With no annotations provided, the description carries full burden and delivers comprehensive behavioral disclosure. It describes the multi-step process (verification, reading, writing, returning status), mentions preconditions (sandbox must be running, local file must exist), and details the response structure including success indicators and file metadata. This goes well beyond basic functionality description.

Agents need to know what a tool does to the world before calling it. Descriptions should go beyond structured annotations to explain consequences.

Conciseness4/5

Is the description appropriately sized, front-loaded, and free of redundancy?

The description is well-structured with clear sections (purpose, parameters, returns, use cases, process) and every sentence adds value. However, it could be slightly more front-loaded by moving the 'useful for' section after the core description rather than after the return values. The length is appropriate for a 5-parameter tool with no annotations.

Shorter descriptions cost fewer tokens and are easier for agents to parse.
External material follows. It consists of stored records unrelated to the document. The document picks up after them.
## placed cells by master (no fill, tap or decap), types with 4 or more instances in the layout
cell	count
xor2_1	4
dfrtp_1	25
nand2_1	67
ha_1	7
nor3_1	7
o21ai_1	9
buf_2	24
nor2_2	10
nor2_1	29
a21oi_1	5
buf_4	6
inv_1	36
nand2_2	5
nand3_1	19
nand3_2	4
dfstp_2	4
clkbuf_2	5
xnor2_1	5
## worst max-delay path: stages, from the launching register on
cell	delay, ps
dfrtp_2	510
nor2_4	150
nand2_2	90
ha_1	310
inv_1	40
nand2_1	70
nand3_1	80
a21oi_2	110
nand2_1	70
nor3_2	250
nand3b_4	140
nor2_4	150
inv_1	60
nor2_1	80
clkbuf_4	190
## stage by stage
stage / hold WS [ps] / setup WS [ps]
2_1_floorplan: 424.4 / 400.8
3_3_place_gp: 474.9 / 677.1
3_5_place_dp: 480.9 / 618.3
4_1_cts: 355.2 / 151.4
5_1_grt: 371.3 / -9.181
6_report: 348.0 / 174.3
[config.mk]
export PLATFORM = sky130hd
export DESIGN_NAME = lic_timer
export DESIGN_NICKNAME = d
export VERILOG_FILES = /design/src/rtl/lic_timer_pkg.sv /design/src/rtl/lic_timer_prescaler.sv /design/src/rtl/lic_timer_counter.sv /design/src/rtl/lic_timer.sv
export SDC_FILE = /design/constraint.sdc
export NUM_CORES = 1
export LEC_CHECK = 0
export ABC_AREA = 1
export BUFFER_PORTS_ARGS = -buffer_cell sky130_fd_sc_hd__buf_2
export CORE_MARGIN = 3
export CORE_UTILIZATION = 45
export CTS_CLUSTER_DIAMETER = 200
export DETAILED_ROUTE_END_ITERATION = 10
export PLACE_DENSITY = 0.66
export SYNTH_ARGS = -nofsm -noshare
export SYNTH_HDL_FRONTEND = slang
export SYNTH_HIERARCHICAL = 1
export SYNTH_SLANG_ARGS = --single-unit
[constraint.sdc]
create_clock -name clk_i -period 3.9 [get_ports clk_i]
set_clock_uncertainty 0.15 [all_clocks]
set_input_delay 0.195 -clock clk_i [delete_from_list [all_inputs] [get_ports clk_i]]
set_output_delay 0.195 -clock clk_i [all_outputs]
set_load 0.02 [all_outputs]
[src/rtl/lic_timer_pkg.sv]
package lic_timer_pkg;
  localparam int unsigned SHIFT_W = 3;
  localparam int unsigned PRESC_W = (1 << SHIFT_W) - 1;

  // 3'b111 selects divide-by-1, every other code v selects 2^(v+1)
  function automatic logic [SHIFT_W-1:0] sel_to_shift(input logic [2:0] sel);
    return (sel == 3'b111) ? '0 : SHIFT_W'(sel + 3'd1);
  endfunction
endpackage

[src/rtl/lic_timer_prescaler.sv]
module lic_timer_prescaler
  import lic_timer_pkg::*;
(
  input  logic               clk_i,
  input  logic               rst_ni,
  input  logic               clr_i,
  input  logic [SHIFT_W-1:0] shift_i,
  output logic               tick_o
);
  logic [PRESC_W-1:0] phase_q;
  logic [PRESC_W-1:0] low_mask;

  assign low_mask = (PRESC_W'(1) << shift_i) - PRESC_W'(1);
  assign tick_o   = (phase_q & low_mask) == low_mask;

  always_ff @(posedge clk_i or negedge rst_ni) begin
    if (!rst_ni)    phase_q <= '0;
    else if (clr_i) phase_q <= '0;
    else            phase_q <= phase_q + PRESC_W'(1);
  end


  phase_restart_chk: assert property (@(posedge clk_i) disable iff (!rst_ni)
    clr_i |=> !tick_o || shift_i == '0);
endmodule

[src/rtl/lic_timer_counter.sv]
module lic_timer_counter #(
  parameter int unsigned CNT_W = 32
) (
  input  logic             clk_i,
  input  logic             rst_ni,
  input  logic             load_i,
  input  logic [CNT_W-1:0] load_val_i,
  input  logic             tick_i,
  input  logic             periodic_i,
  input  logic             masked_i,
  output logic [CNT_W-1:0] count_o,
  output logic             fire_o
);
  logic [CNT_W-1:0] cnt_q, init_q;
  logic             run_q, fire_q;
  logic             expire;

  assign expire  = tick_i && !load_i && cnt_q == '0 && run_q;
  assign count_o = cnt_q;
  assign fire_o  = fire_q;

  always_ff @(posedge clk_i or negedge rst_ni) begin
    if (!rst_ni) begin
      cnt_q  <= '0;
      init_q <= '0;
      run_q  <= 1'b0;
      fire_q <= 1'b0;
    end else begin
      fire_q <= 1'b0;
      if (load_i) begin
        cnt_q  <= load_val_i;
        init_q <= load_val_i;
        run_q  <= load_val_i != '0;
      end else if (tick_i) begin
        if (cnt_q != '0) begin
          cnt_q <= cnt_q - CNT_W'(1);
        end else if (run_q) begin
          fire_q <= !masked_i;
          if (periodic_i) cnt_q <= init_q;
          else            run_q <= 1'b0;
        end
      end
    end
  end


  load_value_chk: assert property (@(posedge clk_i) disable iff (!rst_ni)
    load_i |=> cnt_q == $past(load_val_i));

  hold_between_ticks_chk: assert property (@(posedge clk_i) disable iff (!rst_ni)
    (!load_i && !tick_i) |=> $stable(cnt_q));

  step_down_chk: assert property (@(posedge clk_i) disable iff (!rst_ni)
    (!load_i && tick_i && cnt_q != '0) |=> cnt_q == $past(cnt_q) - CNT_W'(1));

  oneshot_stop_chk: assert property (@(posedge clk_i) disable iff (!rst_ni)
    (expire && !periodic_i) |=> !run_q && cnt_q == '0);

  zero_idle_chk: assert property (@(posedge clk_i) disable iff (!rst_ni)
    (load_i && load_val_i == '0) |=> !run_q);
endmodule

[src/rtl/lic_timer.sv]
module lic_timer
  import lic_timer_pkg::*;
#(
  parameter int unsigned CNT_W = 32,
  parameter int unsigned VEC_W = 8
) (
  input  logic             clk_i,
  input  logic             rst_ni,
  input  logic             cnt_we_i,
  input  logic [CNT_W-1:0] cnt_wdata_i,
  input  logic             div_we_i,
  input  logic [2:0]       div_sel_i,
  input  logic             ent_we_i,
  input  logic             ent_mask_i,
  input  logic             ent_periodic_i,
  input  logic [VEC_W-1:0] ent_vector_i,
  output logic [CNT_W-1:0] cur_count_o,
  output logic             irq_valid_o,
  output logic [VEC_W-1:0] irq_vector_o
);
  logic             mask_q, periodic_q;
  logic [VEC_W-1:0] vector_q;
  logic [2:0]       div_q;
  logic [SHIFT_W-1:0] shift;
  logic             tick, fire;

  always_ff @(posedge clk_i or negedge rst_ni) begin
    if (!rst_ni) begin
      mask_q     <= 1'b1;
      periodic_q <= 1'b0;
      vector_q   <= '0;
      div_q      <= 3'b000;
    end else begin
      if (ent_we_i) begin
        mask_q     <= ent_mask_i;
        periodic_q <= ent_periodic_i;
        vector_q   <= ent_vector_i;
      end
      if (div_we_i) div_q <= div_sel_i;
    end
  end

  assign shift = sel_to_shift(div_q);

  lic_timer_prescaler u_presc (
    .clk_i   (clk_i),
    .rst_ni  (rst_ni),
    .clr_i   (cnt_we_i),
    .shift_i (shift),
    .tick_o  (tick)
  );

  lic_timer_counter #(.CNT_W(CNT_W)) u_cnt (
    .clk_i      (clk_i),
    .rst_ni     (rst_ni),
    .load_i     (cnt_we_i),
    .load_val_i (cnt_wdata_i),
    .tick_i     (tick),
    .periodic_i (periodic_q),
    .masked_i   (mask_q),
    .count_o    (cur_count_o),
    .fire_o     (fire)
  );

  // vector is captured with the request so a later entry write cannot alter it
  always_ff @(posedge clk_i or negedge rst_ni) begin
    if (!rst_ni)                        irq_vector_o <= '0;
    else if (tick && cur_count_o == '0) irq_vector_o <= vector_q;
  end

  assign irq_valid_o = fire;


  masked_quiet_chk: assert property (@(posedge clk_i) disable iff (!rst_ni)
    irq_valid_o |-> !$past(mask_q));

  single_pulse_chk: assert property (@(posedge clk_i) disable iff (!rst_ni)
    irq_valid_o |=> !irq_valid_o);

  vector_match_chk: assert property (@(posedge clk_i) disable iff (!rst_ni)
    irq_valid_o |-> irq_vector_o == $past(vector_q));
endmodule
`src/rtl/glcd_pkg.sv`:
```
package glcd_pkg;

  typedef enum logic [2:0] {
    ACC_NONE,
    ACC_INSTR,
    ACC_STATUS,
    ACC_WRITE,
    ACC_READ
  } acc_kind_e;

  typedef struct packed {
    acc_kind_e  kind;
    logic [7:0] data;
  } acc_t;

  // status byte bit positions (host software decodes these)
  localparam int ST_BUSY = 7;
  localparam int ST_OFF  = 5;
  localparam int ST_RST  = 4;

  // instruction opcode prefixes
  localparam logic [6:0] OPC_DISP  = 7'b0011111; // bits 7:1
  localparam logic [1:0] OPC_COL   = 2'b01;      // bits 7:6
  localparam logic [4:0] OPC_PAGE  = 5'b10111;   // bits 7:3
  localparam logic [1:0] OPC_START = 2'b11;      // bits 7:6

endpackage

```
`src/rtl/glcd_bus_sampler.sv`:
```
module glcd_bus_sampler
  import glcd_pkg::*;
(
  input  logic       clk,
  input  logic       rst_n,
  input  logic       e_strobe,
  input  logic       cs1_n,
  input  logic       cs2_n,
  input  logic       cs3,
  input  logic       rs,
  input  logic       rw,
  input  logic [7:0] db_i,
  output logic       sel,
  output acc_t       acc
);

  logic strobe_q;

  always_ff @(posedge clk or negedge rst_n) begin
    if (!rst_n) strobe_q <= 1'b0;
    else        strobe_q <= e_strobe;
  end

  assign sel = !cs1_n && !cs2_n && cs3;

  always_comb begin
    acc.data = db_i;
    acc.kind = ACC_NONE;
    if (strobe_q && !e_strobe && sel) begin
      unique case ({rs, rw})
        2'b00: acc.kind = ACC_INSTR;
        2'b01: acc.kind = ACC_STATUS;
        2'b10: acc.kind = ACC_WRITE;
        default: acc.kind = ACC_READ;
      endcase
    end
  end

endmodule

```
`src/rtl/glcd_ctrl.sv`:
```
module glcd_ctrl
  import glcd_pkg::*;
#(
  parameter int COLS     = 64,
  parameter int PAGES    = 8,
  parameter int LINES    = 64,
  parameter int BUSY_CYC = 2,
  localparam int COL_W   = $clog2(COLS),
  localparam int PAGE_W  = $clog2(PAGES),
  localparam int LINE_W  = $clog2(LINES),
  localparam int BCNT_W  = $clog2(BUSY_CYC + 1)
)(
  input  logic              clk,
  input  logic              rst_n,
  input  acc_t              acc,
  output logic [PAGE_W-1:0] page,
  output logic [COL_W-1:0]  col,
  output logic [LINE_W-1:0] start_line,
  output logic              disp_on,
  output logic              busy,
  output logic              wr_stb,
  output logic              rd_stb
);

  logic [BCNT_W-1:0] bcnt;
  logic              take;
  logic              is_instr;

  assign busy     = (bcnt != '0);
  assign take     = !busy && (acc.kind == ACC_INSTR || acc.kind == ACC_WRITE ||
                              acc.kind == ACC_READ);
  assign is_instr = take && (acc.kind == ACC_INSTR);
  assign wr_stb   = take && (acc.kind == ACC_WRITE);
  assign rd_stb   = take && (acc.kind == ACC_READ);

  // busy window
  always_ff @(posedge clk or negedge rst_n) begin
    if (!rst_n)    bcnt <= '0;
    else if (take) bcnt <= BCNT_W'(BUSY_CYC);
    else if (busy) bcnt <= bcnt - 1'b1;
  end

  // instruction-loaded registers
  always_ff @(posedge clk or negedge rst_n) begin
    if (!rst_n) begin
      disp_on    <= 1'b0;
      start_line <= '0;
      page       <= '0;
    end else if (is_instr) begin
      if (acc.data[7:1] == OPC_DISP)
        disp_on <= acc.data[0];
      else if (acc.data[7:3] == OPC_PAGE)
        page <= acc.data[PAGE_W-1:0];
      else if (acc.data[7:6] == OPC_START)
        start_line <= acc.data[LINE_W-1:0];
    end
  end

  // column counter: loaded by instruction, stepped by data access
  always_ff @(posedge clk or negedge rst_n) begin
    if (!rst_n) begin
      col <= '0;
    end else if (is_instr && acc.data[7:6] == OPC_COL) begin
      col <= acc.data[COL_W-1:0];
    end else if (wr_stb || rd_stb) begin
      if (col == COL_W'(COLS - 1)) col <= '0;
      else                         col <= col + 1'b1;
    end
  end

endmodule

```
`src/rtl/glcd_dram.sv`:
```
module glcd_dram #(
  parameter int DEPTH = 512,
  parameter int DW    = 8,
  localparam int AW   = $clog2(DEPTH)
)(
  input  logic          clk,
  input  logic          we,
  input  logic [AW-1:0] addr,
  input  logic [DW-1:0] wdata,
  output logic [DW-1:0] rdata
);

  logic [DW-1:0] mem [DEPTH];

  always_ff @(posedge clk) begin
    if (we) mem[addr] <= wdata;
  end

  assign rdata = mem[addr];

endmodule

```
`src/rtl/glcd_rdpath.sv`:
```
module glcd_rdpath
  import glcd_pkg::*;
(
  input  logic       clk,
  input  logic       rst_n,
  input  logic       rd_stb,
  input  logic [7:0] ram_q,
  input  logic       e_strobe,
  input  logic       sel,
  input  logic       rs,
  input  logic       rw,
  input  logic       busy,
  input  logic       disp_on,
  output logic [7:0] db_o,
  output logic       db_oe
);

  logic [7:0] out_q;
  logic [7:0] status;

  always_ff @(posedge clk or negedge rst_n) begin
    if (!rst_n)      out_q <= '0;
    else if (rd_stb) out_q <= ram_q;
  end

  always_comb begin
    status          = '0;
    status[ST_BUSY] = busy;
    status[ST_OFF]  = !disp_on;
    status[ST_RST]  = !rst_n;
  end

  assign db_oe = e_strobe && sel && rw && (rst_n || !rs);
  assign db_o  = rs ? out_q : status;

endmodule

```
`src/rtl/glcd_seg_host_if.sv`:
```
module glcd_seg_host_if
  import glcd_pkg::*;
#(
  parameter int COLS     = 64,
  parameter int PAGES    = 8,
  parameter int LINES    = 64,
  parameter int BUSY_CYC = 2,
  localparam int COL_W   = $clog2(COLS),
  localparam int PAGE_W  = $clog2(PAGES),
  localparam int LINE_W  = $clog2(LINES),
  localparam int DEPTH   = COLS * PAGES
)(
  input  logic              clk,
  input  logic              rst_n,
  input  logic              e_strobe,
  input  logic              cs1_n,
  input  logic              cs2_n,
  input  logic              cs3,
  input  logic              rs,
  input  logic              rw,
  input  logic [7:0]        db_i,
  output logic [7:0]        db_o,
  output logic              db_oe,
  output logic              busy,
  output logic              disp_on,
  output logic [LINE_W-1:0] start_line
);

  acc_t              acc;
  logic              sel;
  logic [PAGE_W-1:0] page;
  logic [COL_W-1:0]  col;
  logic              wr_stb;
  logic              rd_stb;
  logic [7:0]        ram_q;

  glcd_bus_sampler u_sampler (
    .clk      (clk),
    .rst_n    (rst_n),
    .e_strobe (e_strobe),
    .cs1_n    (cs1_n),
    .cs2_n    (cs2_n),
    .cs3      (cs3),
    .rs       (rs),
    .rw       (rw),
    .db_i     (db_i),
    .sel      (sel),
    .acc      (acc)
  );

  glcd_ctrl #(
    .COLS     (COLS),
    .PAGES    (PAGES),
    .LINES    (LINES),
    .BUSY_CYC (BUSY_CYC)
  ) u_ctrl (
    .clk        (clk),
    .rst_n      (rst_n),
    .acc        (acc),
    .page       (page),
    .col        (col),
    .start_line (start_line),
    .disp_on    (disp_on),
    .busy       (busy),
    .wr_stb     (wr_stb),
    .rd_stb     (rd_stb)
  );

  glcd_dram #(
    .DEPTH (DEPTH),
    .DW    (8)
  ) u_dram (
    .clk   (clk),
    .we    (wr_stb),
    .addr  ({page, col}),
    .wdata (acc.data),
    .rdata (ram_q)
  );

  glcd_rdpath u_rdpath (
    .clk      (clk),
    .rst_n    (rst_n),
    .rd_stb   (rd_stb),
    .ram_q    (ram_q),
    .e_strobe (e_strobe),
    .sel      (sel),
    .rs       (rs),
    .rw       (rw),
    .busy     (busy),
    .disp_on  (disp_on),
    .db_o     (db_o),
    .db_oe    (db_oe)
  );

endmodule

```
Every sentence should earn its place.

Completeness5/5

Given the tool's complexity, does the description cover enough for an agent to succeed on first attempt?

For a file transfer tool with 5 parameters, no annotations, and no output schema, the description provides excellent completeness. It covers purpose, all parameters with semantics, return value structure, use cases, and operational behavior. The agent has everything needed to understand when and how to use this tool effectively without needing additional structured data.

Complex tools with many parameters or behaviors need more documentation. Simple tools need less. This dimension scales expectations accordingly.

Parameters5/5

Does the description clarify parameter syntax, constraints, interactions, or defaults beyond what the schema provides?

Despite 0% schema description coverage, the description provides complete parameter documentation with clear explanations for all 5 parameters, including optional parameters with their defaults. It adds meaningful context about what each parameter represents (e.g., 'unique identifier of the sandbox', 'path to source file on local filesystem', 'destination path in sandbox') that the schema titles alone don't convey.

Input schemas describe structure but not intent. Descriptions should explain non-obvious parameter relationships and valid value ranges.

Purpose5/5

Does the description clearly state what the tool does and how it differs from similar tools?

The description clearly states the specific action ('Copies a file') and resources involved ('from the local filesystem to a Modal sandbox'), distinguishing it from sibling tools like pull_file_from_sandbox (reverse direction) and write_file_content_to_sandbox (creates content rather than copying files). The verb+resource combination is precise and unambiguous.

Agents choose between tools based on descriptions. A clear purpose with a specific verb and resource helps agents select the right tool.

Usage Guidelines4/5

Does the description explain when to use this tool, when not to, or what alternatives exist?

The description provides clear context about when to use this tool ('useful for uploading input files, transferring configuration files, setting up sandbox environments, deploying code'), but doesn't explicitly state when NOT to use it or mention specific alternatives like write_file_content_to_sandbox for creating new files from content rather than copying existing files. The guidance is helpful but lacks exclusion criteria.

Agents often have multiple tools that could apply. Explicit usage guidance like "use X instead of Y when Z" prevents misuse.